事業は、主にEU内で行っており、今回の人員削減は、EU内の経済の停滞を反映していると一見、解釈できますが、実際のところシーメンスの業績は、決して悪くない状態だと言えます。

シーメンスの場合、売上高は、順調に推移していますが、純利益が2012年9月末に昨年割れを起こしています。

2010年9月末 売上高940億ドル(約9兆4,000億円) 純利益56億ドル(約5,600億円)

2011年9月末 売上高983億ドル(約9兆8,300億円) 純利益85億ドル(約8,500億円)

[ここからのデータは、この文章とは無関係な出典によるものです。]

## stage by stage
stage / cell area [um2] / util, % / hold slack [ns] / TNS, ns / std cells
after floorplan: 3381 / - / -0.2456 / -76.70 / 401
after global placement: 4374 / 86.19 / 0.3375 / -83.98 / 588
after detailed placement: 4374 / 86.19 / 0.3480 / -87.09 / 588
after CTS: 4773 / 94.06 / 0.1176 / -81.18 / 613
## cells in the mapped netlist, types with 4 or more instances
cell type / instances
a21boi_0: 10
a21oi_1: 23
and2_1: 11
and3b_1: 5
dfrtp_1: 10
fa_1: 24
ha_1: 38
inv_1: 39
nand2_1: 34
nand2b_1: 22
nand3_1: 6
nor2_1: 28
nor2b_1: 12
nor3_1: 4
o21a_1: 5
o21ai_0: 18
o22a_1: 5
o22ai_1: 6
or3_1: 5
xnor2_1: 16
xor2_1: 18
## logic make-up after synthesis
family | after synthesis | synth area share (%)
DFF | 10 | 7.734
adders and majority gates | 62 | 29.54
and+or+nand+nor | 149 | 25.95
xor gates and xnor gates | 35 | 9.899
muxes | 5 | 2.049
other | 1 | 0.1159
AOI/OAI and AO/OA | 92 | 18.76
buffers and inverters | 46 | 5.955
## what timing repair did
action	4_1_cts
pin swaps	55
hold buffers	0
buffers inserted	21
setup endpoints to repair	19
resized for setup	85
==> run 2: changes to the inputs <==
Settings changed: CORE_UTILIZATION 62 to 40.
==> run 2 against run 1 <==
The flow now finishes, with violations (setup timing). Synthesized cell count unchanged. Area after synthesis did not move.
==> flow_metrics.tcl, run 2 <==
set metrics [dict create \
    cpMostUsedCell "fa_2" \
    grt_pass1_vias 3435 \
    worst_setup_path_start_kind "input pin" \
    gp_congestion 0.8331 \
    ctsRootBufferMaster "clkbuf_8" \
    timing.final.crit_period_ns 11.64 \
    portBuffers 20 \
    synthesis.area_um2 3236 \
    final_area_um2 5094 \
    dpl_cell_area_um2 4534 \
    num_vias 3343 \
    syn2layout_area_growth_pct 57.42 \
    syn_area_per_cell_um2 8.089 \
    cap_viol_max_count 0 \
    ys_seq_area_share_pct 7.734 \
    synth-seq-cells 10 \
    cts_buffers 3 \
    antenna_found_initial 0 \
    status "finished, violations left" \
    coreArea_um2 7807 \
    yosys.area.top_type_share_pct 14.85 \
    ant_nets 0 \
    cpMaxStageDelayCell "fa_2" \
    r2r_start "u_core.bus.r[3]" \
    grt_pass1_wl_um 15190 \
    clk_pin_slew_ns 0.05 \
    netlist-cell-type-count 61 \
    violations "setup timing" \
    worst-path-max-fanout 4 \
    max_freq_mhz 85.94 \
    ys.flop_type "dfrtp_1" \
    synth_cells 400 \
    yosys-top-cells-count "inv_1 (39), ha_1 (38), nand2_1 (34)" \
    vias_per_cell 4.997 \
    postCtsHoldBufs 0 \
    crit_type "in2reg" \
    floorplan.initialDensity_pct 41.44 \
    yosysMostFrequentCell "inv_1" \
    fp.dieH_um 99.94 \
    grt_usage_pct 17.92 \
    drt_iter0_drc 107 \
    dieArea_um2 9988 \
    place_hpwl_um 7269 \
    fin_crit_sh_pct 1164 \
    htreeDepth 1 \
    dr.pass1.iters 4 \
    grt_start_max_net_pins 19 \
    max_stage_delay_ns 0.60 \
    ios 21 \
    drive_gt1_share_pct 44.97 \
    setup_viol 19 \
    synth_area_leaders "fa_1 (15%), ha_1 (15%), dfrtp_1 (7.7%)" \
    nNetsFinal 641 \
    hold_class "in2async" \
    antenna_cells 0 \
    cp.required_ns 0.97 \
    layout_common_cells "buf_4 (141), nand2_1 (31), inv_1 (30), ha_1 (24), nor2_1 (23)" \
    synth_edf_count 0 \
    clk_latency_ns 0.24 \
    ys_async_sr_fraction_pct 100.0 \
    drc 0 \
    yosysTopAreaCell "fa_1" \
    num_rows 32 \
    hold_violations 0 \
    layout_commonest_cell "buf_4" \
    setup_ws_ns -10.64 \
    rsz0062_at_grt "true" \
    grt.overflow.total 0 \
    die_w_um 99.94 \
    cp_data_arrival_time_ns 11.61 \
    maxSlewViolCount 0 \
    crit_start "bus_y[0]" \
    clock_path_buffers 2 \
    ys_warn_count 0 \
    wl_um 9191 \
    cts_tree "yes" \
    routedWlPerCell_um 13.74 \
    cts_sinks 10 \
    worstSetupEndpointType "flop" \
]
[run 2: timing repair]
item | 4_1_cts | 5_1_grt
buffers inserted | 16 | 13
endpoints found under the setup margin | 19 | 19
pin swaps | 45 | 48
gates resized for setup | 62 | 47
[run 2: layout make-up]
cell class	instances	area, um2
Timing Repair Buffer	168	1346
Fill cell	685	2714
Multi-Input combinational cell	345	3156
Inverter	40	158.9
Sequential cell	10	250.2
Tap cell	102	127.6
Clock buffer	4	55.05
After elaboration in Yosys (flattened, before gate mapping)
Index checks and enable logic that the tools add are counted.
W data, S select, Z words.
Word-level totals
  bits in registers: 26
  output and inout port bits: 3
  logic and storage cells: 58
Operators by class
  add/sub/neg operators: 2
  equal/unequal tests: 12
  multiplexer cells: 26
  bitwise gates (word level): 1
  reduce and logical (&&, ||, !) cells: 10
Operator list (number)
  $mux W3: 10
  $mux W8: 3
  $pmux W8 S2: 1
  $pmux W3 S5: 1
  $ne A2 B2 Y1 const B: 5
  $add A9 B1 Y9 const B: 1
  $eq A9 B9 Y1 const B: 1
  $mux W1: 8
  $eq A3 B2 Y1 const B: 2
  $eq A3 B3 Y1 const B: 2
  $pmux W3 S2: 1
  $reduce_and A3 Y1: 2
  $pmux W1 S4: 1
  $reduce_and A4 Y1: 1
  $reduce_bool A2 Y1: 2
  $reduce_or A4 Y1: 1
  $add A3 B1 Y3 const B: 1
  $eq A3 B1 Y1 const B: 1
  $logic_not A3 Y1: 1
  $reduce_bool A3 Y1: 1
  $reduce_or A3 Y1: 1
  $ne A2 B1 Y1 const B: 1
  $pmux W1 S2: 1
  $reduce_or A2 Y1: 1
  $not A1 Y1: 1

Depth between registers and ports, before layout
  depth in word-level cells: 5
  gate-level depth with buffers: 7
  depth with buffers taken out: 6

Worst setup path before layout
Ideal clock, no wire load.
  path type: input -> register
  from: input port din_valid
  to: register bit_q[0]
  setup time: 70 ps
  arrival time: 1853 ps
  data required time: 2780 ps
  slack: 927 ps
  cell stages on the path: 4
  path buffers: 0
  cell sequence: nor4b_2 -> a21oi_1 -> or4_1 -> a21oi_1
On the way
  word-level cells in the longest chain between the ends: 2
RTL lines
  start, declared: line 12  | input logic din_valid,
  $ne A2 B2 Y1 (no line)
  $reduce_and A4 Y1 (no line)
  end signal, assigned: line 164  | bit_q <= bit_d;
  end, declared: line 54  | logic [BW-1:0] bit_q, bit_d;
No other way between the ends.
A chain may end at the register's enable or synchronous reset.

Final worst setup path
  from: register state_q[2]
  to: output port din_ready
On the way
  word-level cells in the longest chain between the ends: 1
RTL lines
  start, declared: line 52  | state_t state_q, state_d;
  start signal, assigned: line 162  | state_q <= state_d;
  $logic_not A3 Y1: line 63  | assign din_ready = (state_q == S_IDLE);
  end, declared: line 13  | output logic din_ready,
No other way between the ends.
`config.mk`:
```
export PLATFORM = sky130hd
export DESIGN_NAME = mux_forzado_multicanal
export DESIGN_NICKNAME = d
export VERILOG_FILES = /design/src/rtl/mux_forzado_multicanal_pkg.sv /design/src/rtl/mux_forzado_multicanal_arbitro_rr.sv /design/src/rtl/mux_forzado_multicanal.sv
export SDC_FILE = /design/constraint.sdc
export NUM_CORES = 1
export LEC_CHECK = 0
export BUFFER_PORTS_ARGS = -buffer_cell sky130_fd_sc_hd__buf_2
export CORE_MARGIN = 2
export CORE_UTILIZATION = 55
export DETAILED_ROUTE_END_ITERATION = 7
export PLACE_DENSITY_LB_ADDON = 0.25
export SLEW_MARGIN = 10
export SYNTH_ARGS = -nofsm -noshare
export SYNTH_HDL_FRONTEND = slang
export SYNTH_SLANG_ARGS = --single-unit
```
`constraint.sdc`:
```
create_clock -name CLK -period 10.8 [get_ports CLK]
set_input_delay 2.7 -clock CLK [delete_from_list [all_inputs] [get_ports CLK]]
set_output_delay 2.7 -clock CLK [all_outputs]
set_load 0.02 [all_outputs]
```
**src/rtl/jt10_adpcm_rom_arb_pkg.sv**
```systemverilog
// jt10_adpcm_rom_arb_pkg: shared FSM states, requester ids and key width
package jt10_adpcm_rom_arb_pkg;
  localparam int KEY_W = 25;
  localparam logic REQ_A = 1'b0;
  localparam logic REQ_B = 1'b1;
  typedef enum logic [1:0] {IDLE, REQ, WAIT} state_t;
endpackage

```
**src/rtl/jt10_adpcm_rom_port.sv**
```systemverilog
// jt10_adpcm_rom_port: per-requester new-byte detection, pending key, late flag and data hold
module jt10_adpcm_rom_port
  import jt10_adpcm_rom_arb_pkg::*;
(
  input  logic             clk,
  input  logic             rst_n,
  input  logic             cen,
  input  logic             roe_n,
  input  logic [KEY_W-1:0] key,
  input  logic             grant_take,
  input  logic             deliver,
  input  logic [7:0]       rom_data,
  input  logic             clr_late,
  output logic             pend,
  output logic [KEY_W-1:0] pend_key,
  output logic [7:0]       dout,
  output logic             late
);
  logic [KEY_W-1:0] last_key, flight_key;
  logic valid, busy, det;
  assign det = cen & ~roe_n & (~valid | (key != last_key));
  // pend tracks only the not-yet-issued key; the issued one lives in flight_key until delivery
  always_ff @(posedge clk or negedge rst_n)
    if (!rst_n) begin
      pend       <= 1'b0;
      pend_key   <= '0;
      flight_key <= '0;
      last_key   <= '0;
      valid      <= 1'b0;
      busy       <= 1'b0;
      dout       <= '0;
      late       <= 1'b0;
    end else begin
      if (det) pend_key <= key;
      pend <= det | (pend & ~grant_take);
      if (grant_take) flight_key <= pend_key;
      busy <= grant_take | (busy & ~deliver);
      if (deliver) begin
        dout     <= rom_data;
        last_key <= flight_key;
        valid    <= 1'b1;
      end
      late <= (det & (pend | busy)) | (late & ~clr_late);
    end
endmodule

```
**src/rtl/jt10_adpcm_rom_arb.sv**
```systemverilog
// jt10_adpcm_rom_arb: round-robin sharing of one sample-ROM port between ADPCM-A and ADPCM-B
module jt10_adpcm_rom_arb
  import jt10_adpcm_rom_arb_pkg::*;
#(
  parameter bit LATE_EN = 1'b1
) (
  input  logic             rst_n,
  input  logic             clk,
  input  logic             cen,
  input  logic [19:0]      a_addr,
  input  logic [4:0]       a_bank,
  input  logic             a_roe_n,
  output logic [7:0]       a_dout,
  input  logic [23:0]      b_addr,
  input  logic             b_roe_n,
  output logic [7:0]       b_dout,
  output logic [KEY_W-1:0] rom_addr,
  output logic             rom_sel,
  output logic             rom_req,
  input  logic             rom_ok,
  input  logic [7:0]       rom_data,
  output logic [1:0]       late,
  input  logic [1:0]       clr_late
);
  state_t state;
  logic last_b, pend_a, pend_b, grant_b, take_a, take_b, late_a, late_b;
  logic [KEY_W-1:0] pkey_a, pkey_b;
  // B wins only when A is idle or A was served last
  assign grant_b = pend_b & (~pend_a | ~last_b);
  assign take_a  = (state == IDLE) & pend_a & ~grant_b;
  assign take_b  = (state == IDLE) & grant_b;
  assign late    = LATE_EN ? {late_b, late_a} : 2'b00;
  jt10_adpcm_rom_port u_a (
    .clk(clk), .rst_n(rst_n), .cen(cen), .roe_n(a_roe_n), .key({a_bank, a_addr}),
    .grant_take(take_a), .deliver((state == WAIT) & rom_ok & (rom_sel == REQ_A)),
    .rom_data(rom_data), .clr_late(clr_late[0]),
    .pend(pend_a), .pend_key(pkey_a), .dout(a_dout), .late(late_a)
  );
  jt10_adpcm_rom_port u_b (
    .clk(clk), .rst_n(rst_n), .cen(cen), .roe_n(b_roe_n), .key({1'b0, b_addr}),
    .grant_take(take_b), .deliver((state == WAIT) & rom_ok & (rom_sel == REQ_B)),
    .rom_data(rom_data), .clr_late(clr_late[1]),
    .pend(pend_b), .pend_key(pkey_b), .dout(b_dout), .late(late_b)
  );
  always_ff @(posedge clk or negedge rst_n)
    if (!rst_n) begin
      state    <= IDLE;
      last_b   <= 1'b1;
      rom_addr <= '0;
      rom_sel  <= REQ_A;
      rom_req  <= 1'b0;
    end else
      case (state)
        IDLE: if (pend_a | pend_b) begin
          state    <= REQ;
          rom_sel  <= grant_b ? REQ_B : REQ_A;
          last_b   <= grant_b;
          rom_addr <= grant_b ? pkey_b : pkey_a;
        end
        REQ: begin
          rom_req <= 1'b1;
          state   <= WAIT;
        end
        WAIT: if (rom_ok) begin
          rom_req <= 1'b0;
          state   <= IDLE;
        end
        default: state <= IDLE;
      endcase
endmodule

```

2012年9月末 売上高1,007億ドル(約10兆700億円)  純利益59億ドル(約5,900億円)

といっても売上高純利益率は、2010年に6.0%、2011年に8.6%、2012年に5.9%となっており、2012年は、2010年の0.1%割れとなったものの大きな悪化は見られません。

こういった状況でも人員削減に着手している背景はわかりませんが、取急ぎ、人員削減とセットになりがちな「業績悪化」では、なさそうです。

ちなみにシーメンス株の配当は、2.94%となっており、同社の歴史と同社の1,000億ドル(約10兆円)以上の時価総額を考えると魅力的な水準に達していると言えます。